Dad diagnosed with terminal cancer - do I move home?
27 Jan 2023 15:51Hi there,
I'm 28 and just a few days ago we were told that my dad's chemo is no longer working. He's been offered a clinical trial but that is really just to slow the progress of the cancer. I don't think he's going to make it to the end of the year.
He was diagnosed with bowel cancer 3 years ago, has been through several bouts of treatment but it's only now that I am really processing what's happening to our family. I'm an only child and very close to both my mum and my dad (who are still together).
One of my main anxieties at the moment is whether I should move home. I live in London with a great (and supportive) network of friends and also my boyfriend is there, but my parents live in the countryside in Scotland. I have no idea what to do. On one hand, London has my main support group and my day-to-day life that I get so much out of, but obviously every day that I am there is a day I could be at home seeing my dad and supporting my mum. I don't have many friends at my parents, so moving back to theirs would just make my life very different and a bit miserable in other aspects.
I'm in a fortunate position where I can hopefully work remotely, so that's not a big issue.

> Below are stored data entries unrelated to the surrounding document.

==> src/rtl/lru_tracker.sv <==
// rtl/lru_tracker.sv - per-set tree pseudo-LRU plus valid bits with victim query and flush engine
// Optional LRU_BYPASS_EN forwards same-cycle, same-set touch/inval into the victim query.
module lru_tracker #(
  parameter int SETS = 64,
  parameter int WAYS = 2
) (
  input  logic                     clk,
  input  logic                     rst,
  input  logic                     touch_en,
  input  logic [$clog2(SETS)-1:0]  touch_set,
  input  logic [$clog2(WAYS)-1:0]  touch_way,
  input  logic                     inval_en,
  input  logic [$clog2(SETS)-1:0]  inval_set,
  input  logic [$clog2(WAYS)-1:0]  inval_way,
  input  logic                     vq_en,
  input  logic [$clog2(SETS)-1:0]  vq_set,
  output logic                     vq_valid,
  output logic [$clog2(WAYS)-1:0]  vq_way,
  output logic                     vq_free,
  input  logic                     flush,
  output logic                     busy
);

  localparam int SET_W = $clog2(SETS);
  localparam int WAY_W = $clog2(WAYS);

  typedef enum logic {IDLE, FLUSH} state_t;

  state_t             state_q, state_nx;
  logic [SET_W-1:0]   cnt_q, cnt_nx;

  // Tree node n (heap order, root = 1) lives at bit n.
  logic [WAYS-1:1]    tree_q  [SETS];
  logic [WAYS-1:0]    valid_q [SETS];

  logic [WAYS-1:1]    vq_tree;
  logic [WAYS-1:0]    vq_vld;

  // Point every ancestor of w away from it.
  function automatic logic [WAYS-1:1] tree_touch(input logic [WAYS-1:1] t,
                                                 input logic [WAY_W-1:0] w);
    logic [WAY_W-1:0] node;
    tree_touch = t;
    for (int l = 0; l < WAY_W; l++) begin
      node = WAY_W'(1 << l) | WAY_W'(w >> (WAY_W - l));
      tree_touch[node] = ~w[WAY_W-1-l];
    end
  endfunction

  function automatic logic [WAY_W-1:0] tree_walk(input logic [WAYS-1:1] t);
    logic [WAY_W:0] node;
    node = (WAY_W+1)'(1);
    for (int l = 0; l < WAY_W; l++)
      node = {node[WAY_W-1:0], t[node[WAY_W-1:0]]};
    return node[WAY_W-1:0];
  endfunction

  function automatic logic [WAY_W-1:0] lowest_invalid(input logic [WAYS-1:0] v);
    logic [WAY_W-1:0] w;
    w = '0;
    for (int i = WAYS - 1; i >= 0; i--)
      if (!v[i]) w = WAY_W'(i);
    return w;
  endfunction

  assign busy = (state_q == FLUSH);

  always_comb begin
    state_nx = state_q;
    cnt_nx   = cnt_q;
    case (state_q)
      IDLE: begin
        if (flush) begin
          state_nx = FLUSH;
          cnt_nx   = '0;
        end
      end
      FLUSH: begin
        cnt_nx = cnt_q + SET_W'(1);
        if (cnt_q == SET_W'(SETS - 1)) begin
          state_nx = IDLE;
          cnt_nx   = '0;
        end
      end
      default: begin
        state_nx = IDLE;
        cnt_nx   = '0;
      end
    endcase
  end

  always_ff @(posedge clk or negedge rst) begin
    if (!rst) begin
      state_q <= IDLE;
      cnt_q   <= '0;
    end else begin
      state_q <= state_nx;
      cnt_q   <= cnt_nx;
    end
  end

  // Inval is written after touch so it wins the valid bit on a same-way collision.
  always_ff @(posedge clk or negedge rst) begin
    if (!rst) begin
      for (int i = 0; i < SETS; i++) begin
        tree_q[i]  <= '0;
        valid_q[i] <= '0;
      end
    end else if (busy) begin
      tree_q[cnt_q]  <= '0;
      valid_q[cnt_q] <= '0;
    end else begin
      if (touch_en) begin
        tree_q[touch_set]             <= tree_touch(tree_q[touch_set], touch_way);
        valid_q[touch_set][touch_way] <= 1'b1;
      end
      if (inval_en)
        valid_q[inval_set][inval_way] <= 1'b0;
    end
  end

  always_comb begin
    vq_tree = tree_q[vq_set];
    vq_vld  = valid_q[vq_set];
`ifdef LRU_BYPASS_EN
    if (touch_en && (touch_set == vq_set)) begin
      vq_tree            = tree_touch(vq_tree, touch_way);
      vq_vld[touch_way]  = 1'b1;
    end
    if (inval_en && (inval_set == vq_set))
      vq_vld[inval_way] = 1'b0;
`endif
  end

  always_ff @(posedge clk or negedge rst) begin
    if (!rst) begin
      vq_valid <= 1'b0;
      vq_way   <= '0;
      vq_free  <= 1'b0;
    end else begin
      vq_valid <= vq_en && !busy;
      if (vq_en && !busy) begin
        vq_free <= ~&vq_vld;
        vq_way  <= (~&vq_vld) ? lowest_invalid(vq_vld) : tree_walk(vq_tree);
      end
    end
  end

endmodule

==> config.mk <==
export PLATFORM = sky130hd
export DESIGN_NAME = lru_tracker
export DESIGN_NICKNAME = d
export VERILOG_FILES = /design/src/rtl/lru_tracker.sv
export SDC_FILE = /design/constraint.sdc
export NUM_CORES = 1
export LEC_CHECK = 0
export ABC_AREA = 1
export CORE_UTILIZATION = 40
export DETAILED_ROUTE_END_ITERATION = 6
export DONT_BUFFER_PORTS = 1
export PLACE_DENSITY_LB_ADDON = 0.3
export SLEW_MARGIN = 5
export SYNTH_ARGS = -nofsm -noshare
export SYNTH_HDL_FRONTEND = slang
export SYNTH_SLANG_ARGS = --single-unit
export TNS_END_PERCENT = 30
==> constraint.sdc <==
create_clock -name clk -period 3.7 [get_ports clk]
set_clock_uncertainty 0.15 [all_clocks]
set_input_delay 0.555 -clock clk [delete_from_list [all_inputs] [get_ports clk]]
set_output_delay 0.555 -clock clk [all_outputs]
set_load 0.02 [all_outputs]
# Word-level counts from Yosys, hierarchy flattened
# Cells that the tools add are included.
# word_totals
output_inout_bits,4
ff_bits,202
in_bits,26
# classes
n_lt_le_gt_ge,11
n_reduce_logical,10
n_mux,36
eq_ne,2
bitwise,13
addsub,1
# ops
operator,n
$mux W128,4
$and A128 B128 Y128,2
$not A128 Y128,2
$mux W64,2
$or A128 B128 Y128,1
$and A64 B64 Y64,1
$bwmux W64,1
$not A64 Y64,1
$demux W2 S6,3
$ge A7 B7 Y1 const B,4
$not A6 Y7,4
$lt A7 B1 Y1 const B,3
$bmux W2 S6,1
$demux W1 S6,2
$mux W6,2
$pmux W6 S2,1
$mux W1,11
$mux W2,5
$add A6 B1 Y6 const B,1
$bmux W1 S6,1
$eq A6 B6 Y1 const B,1
$logic_and A1 B1 Y1,6
$lt A1 B2 Y1 const B,2
$demux W1 S1,2
7 further kinds,10

# Longest topological paths before layout
# Gate-level depths: netlist of run 1.
# logic_depth
depth_word,12
mapped_depth,15
mapped_depth_nobuf,13

# Worst setup path after synthesis of run 1
# Ideal clock, no wire load.
# synth_path
path_kind,input -> register
from,in vq_set[1]
to,reg vq_free
setup_ns,0.116
arrival_ns,1.572
slack_ns,1.862
t_required_ns,3.434
n_path_buf,3
stages,14
cell_sequence,buf_2 > inv_1 > buf_4 > buf_6 > nand3_1 > nand3_1 > nand2_1 > nand2_1 > nand3_1 > nand3_1 > nand2_1 > nand2_1 > nand2_1 > nand2_1
# synth_via
elab_chain_len,6
# synth_rtl
item,line_no,rtl
"start, declared",16,"input logic [$clog2(SETS)-1:0] vq_set,"
$not A6 Y7 (implied by the code),124,vq_vld = valid_q[vq_set];
$bmux W2 S6,124,
$mux W2 (implied by the code) (2 in a row),124,
$reduce_and A2 Y1,143,vq_free <= ~&vq_vld;
$logic_not A1 Y1,-,
"end signal, assigned",143,
"end, declared",19,"output logic vq_free,"
# Every way passes these cells. The select of a mux whose other input is x is not followed.
# A chain may end at the register's enable or synchronous reset.

# Worst setup path after layout of run 1
# layout_path
from,"reg state_q, in the netlist busy"
to,reg tree_q[63] in the netlist's numbering
# layout_via
elab_chain_len,1
elab_cells_between_ends,2
classes_between,1 x mux; 1 x reduce/logical
# layout_rtl
item,line_no,rtl
"start, declared",29,"state_t state_q, state_nx;"
"start signal, assigned",97,state_q <= state_nx;
$mux W64 or $reduce_bool A2 Y1 (tied branches),-,
"end signal, assigned by index",114,"tree_q[touch_set] <= tree_touch(tree_q[touch_set], touch_way);"
"end, declared",33,logic [WAYS-1:1] tree_q [SETS];
# Several ways; a longest one is shown, not always the timed one.

==> summary.md, run 1 <==
| Metric | Value |
|---|---|
| Final worst slack | `0.891 ns` |
| Yosys cell types | `38` |
| CP max FO | `28` |
| Synth area leader | `dfrtp_1` |
| Min Tclk post-route | `approximately 2.8 ns` |
| Cell area after layout | `14,100 um2` |
| RSZ-0062 raised after global routing | `no` |
| Crit path cell chain | `inv_4 -> nor2_1 -> inv_1 -> nand2_1 -> a21oi_1 -> o32ai_1` |
| RD Place Congestion | `0.942` |
| Total power | `8.35 mW` |
| Max incr delay on CP | `0.89 ns` |
| Synthesis Warnings | `0` |
| Worst skew pair latency | `0.54 ns` |
| Final core occ | `43.6%` |
| Drt total wl | `roughly 53 mm` |
| TritonCTS buffer count | `25` |
| Post-Synth Simple-Gate Area | `30.1%` |
| Hold buffers post-CTS | `1` |
| Setup_tns | `0 ns` |
| Largest net degree at the start of global routing | `about 200` |
| Drt drc | `0` |
| Hold Path Class | `input port to asynchronous set/reset pin` |
| Most frequent cells in the layout | `568 x nand2_1, 223 x o21ai_0, 205 x nand3_1, 201 x dfrtp_1, 176 x inv_1` |
| Sinks on Clock Net | `202` |
| Reg clk slew, reported paths | `about 0.06 ns` |
| CP max stage cell | `nor2_1` |
| WP data required | `3.98 ns` |
| Status | `finished, violations left` |
| Mapped cell area | `around 13,000 um2` |
| CTS tree | `yes` |
| Area Overhead vs Synth | `7.50%` |
| Die ar. | `about 34,000 um2` |
| Synth top area cells | `dfrtp_1 38%, nand2_1 16%, o21ai_0 8.5%` |
| Max Cap Viol | `0` |
| First-pass GRT wire length | `81.9 mm` |
| Fill count | `3,373` |
| Adder-cell share of the synthesized area | `0.0951%` |
| DR pass1 iterations | `6` |
| Most common cell after layout, fill and taps aside | `nand2_1` |
| GRT overflow | `0` |
| Post-DP Area | `13,300 um2` |
| Post-synthesis compound-gate area fraction | `21.3%` |
| Initial Util | `40.5%` |
| Setup CP Type | `register to register` |
| Layout Nets | `1,903` |
| Port Buffers | `0` |
| Mux share of post-synthesis cell area | `0%` |
| Antenna violations before repair | `0` |
| Largest family of logic cells by synthesized area | `simple AND/OR/NAND/NOR gates` |
| Setup bufs post-CTS | `0` |
| Die Ht | `about 180 um` |
| Reg area | `5060 um2` |
| LEAKAGE | `~6 nW` |
| CP startpoint kind | `register` |
| Routed via count | `14,300` |
| Power density cells | `about 600 nW/um2` |
| Multi-input logic area | `6780 um2` |
| Ant. Diodes | `0` |
| Clock Tree Root | `clkbuf_16` |
| Fmax achieved | `356 MHz` |
| Htree depth | `1` |
| Synth Area in XOR/XNOR | `less than 1%` |
| Final setup fails | `0` |
| Cells after Synth | `1,948` |
| Seq cells post-synth | `202` |
| CP Buf/Inv Count | `2` |
| Syn_nets | `1,975` |
| Dpl hpwl | `about 32 mm` |
| DR vias/cell | `just over 6` |
| Max-slew violations | `0` |
| Routed Antenna Nets | `0` |
| Slew headroom | `25.5%` |
| # resized after CTS | `0` |
| CORE AREA | `32,500 um2` |
| Top-area cell type share of the netlist area | `38.4%` |
| Setup crit end kind | `register` |
| Tightest Pin Transition | `roughly 1.1 ns` |
| Top delay family on crit path | `simple AND/OR/NAND/NOR gates` |
| Ports | `30` |
| Site Rows | `66` |
| VDD IR max | `0.000311 V` |
| Synth Area per Inst | `6.75 um2` |
| Drt wl/cell | `approximately 23 um` |
| Die span in x | `183 um` |
| GR Util All Layers | `between 30% and 40%` |
| Sequential area share after synthesis | `approximately two fifths` |
| Fin crit share | `75.9%` |
| Worst hold margin | `-0.429 ns` |
| Vias in the first global route | `13,800` |
| Max Buffers Root-to-Sink | `3` |
| Failing checks | `negative hold slack` |
| Setup WS pre-CTS | `1.04 ns` |
| Share of cells above drive strength 1 | `4.44%` |
| Final hold vios | `slightly above 200` |
| Iter 0 DRT Violations | `1,932` |
| Worst path arrival time | `between 3 and 4 ns` |
==> cells in the mapped netlist (all sizes together) <==
master and count:
a32o 2, dfrtp 202, a221o 3, a31o 1
o311ai 17, nand3 205, buf 54, o21ai 231
a22oi 1, o211ai 4, or2 3, a21oi 104
nand2 568, ha 1, nor3 66, xor2 1
o22ai 44, inv 187, o41ai 1, clkbuf 66
nor2 104, a21boi 1, a31oi 4, nand4 1
o32ai 2, o31ai 73, clkinv 2
==> cells by family after synthesis <==
| group | after synthesis |
|---|---|
| and+or+nand+nor | 947 |
| AOI/OAI and AO/OA | 488 |
| buffers and inverters | 309 |
| DFF | 202 |
| xor gates and xnor gates | 1 |
| adders and majority gates | 1 |
==> worst paths after layout <==
check | cells past startpoint | slack [ns] | start | end
min reg2reg | 2 | 0.34 | tree_q[19] | tree_q[19]
max reg2reg | 6 | 0.89 | busy | tree_q[63]
min in group clk | 2 | 0.03 | touch_en | tree_q[20]
max | 6 | 0.89 | busy | tree_q[63]
max in group asynchronous | 0 | 3.46 | rst | valid_q[124]
min | 0 | -0.43 | rst | valid_q[87]
==> layer usage <==
| metal | part of all wire (%) | global-route usage [%] |
|---|---|---|
| met4 | 5.7 | 17.5 |
| met2 | 42 | 47.1 |
| met1 | 40 | 43.3 |
| met3 | 12 | 6.63 |
| met5 | 0 | 0 |
==> power by group <==
part	internal [mW]	leakage [nW]	total (mW)	switching [mW]
Combinational	0.803	2.99	2.51	1.71
Sequential	2.78	2.60	3.25	0.468
Clock	1.56	0.414	2.59	1.03
==> flip-flops by register name, summed over array words and instances, names as in the netlist <==
register and flops:
vq_way 1, vq_free 1, busy 1, tree_q 64, vq_valid 1, cnt_q 6, valid_q 128
==> stage by stage <==
stage | hold slack (ns) | std cells
global placement | 0.119 | 2290
floorplan | 0.109 | 1948
global route | -0.436 | 2335
CTS | -0.436 | 2335
finish | -0.429 | 2335
detailed placement | 0.118 | 2290
==> cell type report <==
type,count,area share [%]
multi-input combinational,1437,47.9
tap,442,3.91
timing repair buffer,21,1.38
clock buffer,38,5.19
clock inverter,6,0.743
sequential,202,35.8
inverter,189,5.05
Note: power is estimated with default switching activity, not from simulation.
==> run 2, diff against run 1 <==
ABC_AREA = 0   (was 1)
clock period = 2.4 ns   (was 3.7 ns; I/O delays follow)
==> run 2 against run 1 <==
Final cell count fell by 22%. Sequential power rose by 34%. Clock-buffer cell count rose by 2. Largest power group unchanged. The flow still finishes with violations (negative hold slack).
==> summary.md, run 2 <==
| Metric | Value |
|---|---|
| Status | `finished, violations left` |
| Failing checks | `negative hold slack` |
| VDD IR max | `0.000496 V` |
| Setup_tns | `0 ns` |
| CORE AREA | `28,900 um2` |
| Synth Area per Inst | `8.45 um2` |
| Clock Tree Root | `clkbuf_16` |
| Cells after Synth | `1,393` |
| Drt wl/cell | `26.6 um` |
| Fill count | `2,782` |
| Post-synth EDFFs | `0` |
| Most frequent cells in the layout | `267 x nand2_1, 215 x o21ai_0, 201 x dfrtp_1, 174 x a21oi_1, 115 x nand3_1` |
| DR pass1 iterations | `6` |
| Die span in x | `174 um` |
| Biggest regs | `valid_q x128, tree_q x64, cnt_q x6` |
| GRT overflow | `0` |
| Worst skew pair latency | `roughly 0.53 ns` |
| Layout Nets | `1,459` |
| First-pass GRT wire length | `72.6 mm` |
| Initial Util | `between 40% and 50%` |
| Total power | `between 10 and 15 mW` |
| GR Util All Layers | `about a third` |
| Ant. Diodes | `0` |
| RR Endpoint | `vq_way` |
| CTS tree | `yes` |
| Worst path arrival time | `2.54 ns` |
| Largest register FFs | `approximately 130` |
| Ports | `30` |
| Sinks on Clock Net | `202` |
| Synthesis Warnings | `0` |
| Max-slew violations | `0` |
| Flop pwr share | `41.0%` |
| CP startpoint kind | `register` |
| Sw frac | `33.6%` |
| Vias in the first global route | `11,200` |
| Sequential area share after synthesis | `42.9%` |
| Largest register by flop count | `valid_q` |
| Routed Antenna Nets | `0` |
| Routed via count | `11,900` |
| Share of cells above drive strength 1 | `~13%` |
| Multi-input logic area | `between 6000 and 7000 um2` |
| Post-synth top cells | `267 x nand2_1, 215 x o21ai_0, 202 x dfrtp_1, 174 x a21oi_1, 115 x nand3_1` |
| Fmax achieved | `433 MHz` |
| Drt drc | `0` |
| Syn_nets | `1,420` |
| Min Tclk post-route | `approximately 2.3 ns` |
| Tightest Pin Transition | `1.13 ns` |
| Clock Power Share | `34.9%` |
| Reg clk slew, reported paths | `approximately 0.060 ns` |
| Dpl hpwl | `32.0 mm` |
| Die Ht | `approximately 170 um` |
| Drt total wl | `between 40 and 50 mm` |
| Crit path cell chain | `mux4_2 -> a22oi_2 -> a21oi_1 -> or4_4 -> a21oi_2 -> o22ai_1` |
| Hold Path Class | `input port to asynchronous set/reset pin` |
| Worst hold margin | `-0.624 ns` |
| Reg-to-reg startpoint | `tree_q[0]` |
| Synth async-reset ratio | `100%` |
| Reg area | `just over 5000 um2` |
| R2R Setup Slk | `0.09 ns` |
| Power density cells | `786 nW/um2` |
| Setup crit end kind | `register` |
| Site Rows | `62` |
| Synth area leader | `dfrtp_1` |
| Largest net degree at the start of global routing | `203` |
| Top-area cell type share of the netlist area | `42.9%` |
| Area Overhead vs Synth | `14.7%` |
| Slew headroom | `24.2%` |
| CP Buf/Inv Count | `0` |
| RSZ-0062 raised after global routing | `no` |
| Final hold vios | `202` |
| Pint | `7.06 mW` |
| Seq cells post-synth | `between 200 and 250` |
| Max Cap Viol | `0` |
| Max incr delay on CP | `0.52 ns` |
| Synth top area cells | `dfrtp_1 43%, o21ai_0 9.1%, nand2_1 8.5%` |
| Final setup fails | `0` |
| Mapped cell area | `11,800 um2` |
| Yosys cell types | `56` |
| CP max stage cell | `or4_4` |
| Iter 0 DRT Violations | `1,871` |
| WP data required | `~2.6 ns` |
| Most common cell after layout, fill and taps aside | `nand2_1` |
| LEAKAGE | `6.32 nW` |
| Port Buffers | `0` |
| CP max FO | `3` |
| Antenna violations before repair | `1` |
| Sw Pwr | `around 3.6 mW` |
| Setup bufs post-CTS | `0` |
| Setup CP Type | `register to register` |
| Die ar. | `30,100 um2` |
| Top delay family on crit path | `compound AO/OA/AOI/OAI gates` |
| Fin crit share | `96.2%` |
| RD Place Congestion | `0.971` |
| Count leader, synth | `nand2_1` |
| R2R cell count | `6` |
| DR vias/cell | `6.48` |
| Comb power frac | `24.0%` |
| TritonCTS buffer count | `24` |
| Max Buffers Root-to-Sink | `3` |
| Hold buffers post-CTS | `14` |
| Most used DFF post-synth | `dfrtp_1` |
| Htree depth | `1` |
-- run 2: cell count changes after synthesis, sizes merged, moves of 47 or more --
cell   previous run  this run
mux4              0        49
a21oi           104       175
nand2           568       267
inv             187         9
nand3           205       115
nor3             66        19
o31ai            73         8
-- run 2: per-layer routing --
layer	part of all wire, %	global-route usage, %	vias to the layer above
li1	-	-	5098
met1	38	42.6	5752
met2	43	47.2	847
met3	13	10.8	164
met4	5.8	16.4	0
met5	0	0	-
-- run 2: final cells by class --
type | instances | area share [%]
inverters | 9 | 0.250
well taps | 384 | 3.56
multi-input cells | 1095 | 46.8
flip-flops and latches | 202 | 37.4
repair buffers | 100 | 6.00
clock inverters | 1 | 0.0371
clock buffers | 40 | 5.86
-- run 2: logic make-up after synthesis --
family / synth area share [%]
flops: 42.9
buf+inv: 3.45
fa+ha+maj: 0.106
xor+xnor: 0.149
mux: 11.8
simple gates: 20.9
compound gates: 20.6
-- run 2: stage by stage --
stage	area [um2]	worst slack [ns]	cells	util, %
floorplan	11800	0.0688	1393	-
global placement	12600	0.0912	1776	43.6
detailed placement	12600	0.0697	1776	43.6
CTS	13500	0.0695	1831	46.8
global route	13500	0.0166	1831	46.8
finish	13500	0.0906	1831	46.8
-- run 2: repair_timing --
item / 4_1_cts / 5_1_grt
endpoints found under the hold margin: 248 / 202
resized for setup: 0 / 5
endpoints found under the setup margin: 0 / 4
-- run 2: power by group through the flow --
stage | clock network (mW) | registers, mW | logic, mW
6_report | 3.71 | 4.36 | 2.55
5_1_grt | 3.86 | 4.42 | 2.72
4_1_cts | 3.73 | 4.33 | 2.44
3_5_place_dp | 0 | 4.38 | 2.39
3_3_place_gp | 0 | 4.35 | 2.34
2_1_floorplan | 0 | 4.21 | 1.66
-- run 2: worst max-delay path by stage --
stage,cells past startpoint,start,end
floorplan,8,vq_set[0],vq_way
detailed placement,6,vq_set[0],vq_way
CTS,6,tree_q[2],vq_way
global route,6,tree_q[8],vq_way
global placement,6,vq_set[0],vq_way
finish,6,tree_q[0],vq_way
-- run 2: worst register-to-register path, delay by kind of cell, from the launching register on --
| family | cells | cell delay [ns] |
|---|---|---|
| AO/OA/AOI/OAI | 4 | 0.59 |
| flip-flops | 1 | 0.39 |
| multiplexers | 1 | 0.51 |
| AND/OR/NAND/NOR | 1 | 0.52 |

I guess I just want to know if anyone has any advice or has been in a similar situation? At the moment it feels like I have to make the choice of saying goodbye to my current life at the moment to be with my dad, which is making me more sad thinking how much I'll miss seeing my friends and boyfriend regularly. But equally I don't think I can be away from my dad for weeks at a time missing out on my last months with him.
There probably isn't a right answer to this but wondered if anyone had any thoughts or advice?